Sarà una scissione “a sinistra” a far cadere il governo. L’opinione di Ocone

Che il governo attuale sia espressione dell’ottimismo della volontà delle forze che ad esso hanno dato vita, lo abbiamo scritto più volte su queste pagine. La ragione, più pessimisticamente, portava a vedere sin dall’inizio tutte le contraddizioni di un progetto politico basato non su una sintesi di programma ma su un “contratto” spartitorio delle competenze in atto. D’altronde, il governo attuale è anche immagine fedele di un Paese profondamente diviso, per faglie geografiche, culturali, sociali. Di più non si poteva pretendere, ed alternative non c’erano all’indomani del 4 marzo e forse non ci sono oggi.

Ora, nonostante le rassicurazioni (in verità sempre più sporadiche) dei due vicepremier, il momento in cui i nodi giungono al pettine sembra essere arrivato. Non tanto, o non solo, per i motivi legati a una manovra in più punti senza visione prospettica, ma per quelli legati direi alla eterogeneità e improbabilità delle politiche e delle idee messe in campo dai Cinque Stelle. I battibecchi, le prese di posizione, i distinguo, sono sempre più calcati e quotidiani. E ieri il governo è anche andato di nuovo sotto alla Camera, nonostante la maggioranza sia sulla carta molto ampia. Sembra che più che fra Di Maio e Salvini, i conti stiano avvenendo all’interno dei Cinque Stelle per l’impossibilità di conciliare le politiche di governo, che sono per loro natura compromissorie e dettate dal principio di realtà, con una ideologia astratta che diventa sempre più pura e dura man mano che dall’ala governativa ci si sposta verso quella movimentista e originaria.

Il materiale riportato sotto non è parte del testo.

This design comes from an exercise in tuning for small area on the open sky130 flow, not from production work. The RTL was checked by simulation tests, not by an equivalence proof against the original design. The clock port is modelled as an ideal driver, which makes a skipped or thinned clock tree look cheaper than it is; a real chip needs a root buffer or a tree. Power figures rest on the tool's default switching activity, not on a simulated workload.

==> job 254 <==
==> flow/design.v <==
module gGMUX_BKeys (
	input	[2:0]	LVDS_IG_A_DATA	,
	input	[2:0]	LVDS_IG_B_DATA	,
	input	LVDS_IG_A_CLK			,
	input	LVDS_IG_BKL_ON			,
	input	LVDS_IG_PANEL_PWR		,
	output	[2:0]	LVDS_A_DATA		,
	output	[2:0]	LVDS_B_DATA		,
	output	LVDS_A_CLK				,
	output	LVDS_B_CLK				,
	output	LCD_BKLT_EN				,
	output	LCD_PWR_EN				,
	output	LCD_BKLT_PWM			,
	output	P3V3GPU_EN				,
	output	P1V5FB1V8GPU_R_EN		,
	output	P1V0GPU_EN				,
	output	GPUVCORE_EN				,
	output	EG_RESET_L				,
	output	LVDS_DDC_SEL_IG			,
	output	LVDS_DDC_SEL_EG 		,
	output  DP_MUX_EN				,
	output  DP_MUX_SEL_EG			,
	output  GMUX_INT				,
	input  LPC_CLK33M_GMUX 			,
	input  PLT_RESET_L				,
	input  GMUX_RESET_L
);
	assign LVDS_A_DATA[2:0] = LVDS_IG_A_DATA[2:0];
	assign LVDS_B_DATA[2:0] = LVDS_IG_B_DATA[2:0];
	assign LVDS_A_CLK	= LVDS_IG_A_CLK;
	assign LVDS_B_CLK	= LVDS_IG_A_CLK;
	assign LCD_BKLT_EN	= LVDS_IG_BKL_ON;
	assign LCD_PWR_EN	= LVDS_IG_PANEL_PWR;
	assign P3V3GPU_EN			= 0;
	assign P1V5FB1V8GPU_R_EN	= 0;
	assign P1V0GPU_EN			= 0;
	assign GPUVCORE_EN			= 0;
	assign EG_RESET_L			= 0;
	assign LVDS_DDC_SEL_IG		= 1;
	assign LVDS_DDC_SEL_EG		= 0;
	assign DP_MUX_EN 			= 1;
	assign DP_MUX_SEL_EG		= 0;
	assign GMUX_INT				= 1;
	wire clk = LPC_CLK33M_GMUX;
	wire rst = !PLT_RESET_L;
	wire line = GMUX_RESET_L;
	function [16:0] inc17(input [16:0] x);
		integer i;
		reg c;
		begin
			c = 1'b1;
			for (i = 0; i < 17; i = i + 1) begin
				inc17[i] = x[i] ^ c;
				c = c & x[i];
			end
		end
	endfunction
	reg line_d;
	always @(posedge clk) line_d <= line;
	wire edge_ev = line ^ line_d;
	localparam [16:0] CNT_Z  = 17'h0aaaa;
	localparam [16:0] CNT_S  = 17'h1eeef;
	localparam [16:0] CNT_MS = 17'h026e4;
	localparam [16:0] CNT_C  = 17'h155ab;
	localparam [16:0] CNT_MC = 17'h19ffe;
	reg [16:0] cnt;
	reg        idle;
	wire close  = !line & !line_d & (((cnt ^ CNT_C) & CNT_MC) == 17'd0);
	wire sample = !edge_ev & !idle & (((cnt ^ CNT_S) & CNT_MS) == 17'd0);
	wire cnt_force = rst | edge_ev | close;
	always @(posedge clk) begin
		cnt[16:1] <= cnt_force ? CNT_Z[16:1] : ~cnt[15:0];
		cnt[0]    <= rst ? 1'b0 : edge_ev ? 1'b1 : close ? 1'b0 : cnt[16] ^ cnt[13];
		if (rst)
			idle <= 1'b1;
		else if (edge_ev)
			idle <= 1'b0;
		else if (sample)
			idle <= 1'b1;
	end
	reg [3:0] bitn;
	reg [3:0] run;
	reg       fb0, fb1;
	wire bit_ok = (bitn == 4'd0 || bitn == 4'd1) ? 1'b1 :
	              (bitn == 4'd13) ? !line_d : line_d;
	wire full = (run == 4'd14);
	wire key_up = full & fb0 & !fb1;
	wire key_dn = full & !fb0 & fb1;
	always @(posedge clk) begin
		if (rst || close) begin
			bitn <= 4'd0;
			run  <= 4'd1;
			fb0  <= 1'b0;
			fb1  <= 1'b0;
		end else if (sample) begin
			bitn <= (bitn == 4'd13) ? 4'd0 : inc17({13'd0, bitn});
			run  <= !bit_ok ? 4'd0 : full ? run : inc17({13'd0, run});
			if (bitn == 4'd0) fb0 <= line_d;
			if (bitn == 4'd1) fb1 <= line_d;
		end
	end
	reg [1:0] lkp;
	reg [2:0] nfc;
	always @(posedge clk) begin
		if (rst)
			lkp <= 2'b00;
		else if (close) begin
			if (key_up) lkp[0] <= 1'b1;
			else if (key_dn) lkp[1] <= 1'b1;
			else if (nfc[2]) lkp <= 2'b00;
		end
	end
	always @(posedge clk) begin
		if (close) begin
			if (key_up || key_dn || nfc[2]) nfc <= 3'd0;
			else nfc <= inc17({14'd0, nfc});
		end
	end
	localparam [22:0] PRE_R = 23'h2aaaaa;
	localparam [22:0] PRE_E = 23'h554aa5;
	localparam [22:0] PRE_M = ~23'h058001;
	reg [22:0] pre;
	wire tick = ((pre ^ PRE_E) & PRE_M) == 23'd0;
	wire pre_force = rst | tick;
	always @(posedge clk) begin
		pre[22:1] <= pre_force ? PRE_R[22:1] : ~pre[21:0];
		pre[0]    <= rst ? 1'b0 : tick ? 1'b1 : pre[22] ^ pre[17];
	end
	reg [4:0] level;
	always @(posedge clk) begin
		if (rst) level <= 5'd11;
		else if (tick) begin
			if (lkp[0] && !level[4]) level <= inc17({12'd0, level});
			else if (lkp[1] && level != 5'd0) level <= ~inc17({12'd0, ~level});
		end
	end
	wire [16:0] duty =
		level[4]     ? 17'd127013 :
		(level[3:0] == 4'd0) ? 17'd0 :
		(level[3:0] == 4'd1) ? 17'd2854 :
		(level[3:0] == 4'd2) ? 17'd4281 :
		(level[3:0] == 4'd3) ? 17'd5708 :
		(level[3:0] == 4'd4) ? 17'd8563 :
		(level[3:0] == 4'd5) ? 17'd11417 :
		(level[3:0] == 4'd6) ? 17'd15698 :
		(level[3:0] == 4'd7) ? 17'd19980 :
		(level[3:0] == 4'd8) ? 17'd25688 :
		(level[3:0] == 4'd9) ? 17'd34251 :
		(level[3:0] == 4'd10) ? 17'd41386 :
		(level[3:0] == 4'd11) ? 17'd49949 :
		(level[3:0] == 4'd12) ? 17'd59939 :
		(level[3:0] == 4'd13) ? 17'd72783 :
		(level[3:0] == 4'd14) ? 17'd87054 :
		                17'd105606;
	reg [16:0] pwm_cnt;
	always @(posedge clk) begin
		if (rst) pwm_cnt <= 17'd0;
		else pwm_cnt <= inc17(pwm_cnt);
	end
	wire [16:0] ge;
	assign ge[0] = pwm_cnt[0] | ~duty[0];
	genvar gi;
	generate
		for (gi = 1; gi < 17; gi = gi + 1) begin : g_cmp
			assign ge[gi] = (pwm_cnt[gi] & ~duty[gi]) | (pwm_cnt[gi] & ge[gi-1]) | (~duty[gi] & ge[gi-1]);
		end
	endgenerate
	assign LCD_BKLT_PWM = ~ge[16];
endmodule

Al fondo, c’è però anche, fra Lega e Cinque Stelle, una differenza classica, seppur poco considerata. Per quanto entrambe siano espressione di una politica postmoderna, e quindi molto attenta ai simboli e alla comunicazione, e in questo preciso senso rappresentano il “nuovo” e il “cambiamento”, esse, a mio avviso, sono anche espressione della più classica fra le distinzioni politiche: quella fra destra e sinistra. Non è dubbio infatti che la Lega salviniana abbia un connotato classico di destra, seppur di una destra dura e intransigente, conservatrice piuttosto che liberale (anche se non fascista come una sinistra pigra immagina o vuole far credere). I pentastellati sono invece un poutpourri di individui legati fra loro per lo più da miti e leggende createsi in rete ma che possono essere per più motivi ascritti alla sinistra movimentista e postsessantottina, oltre che “giustizialista”, cresciuta a latere della sinistra istituzionale negli scorsi.

Come al solito, potrebbe perciò ripetersi uno schema tradizionale: a far cadere il governo sarebbe una scissione “a sinistra”, fra chi è più puro e chi invece ha una immagine riformistica e istituzionale delle trasformazioni sociali.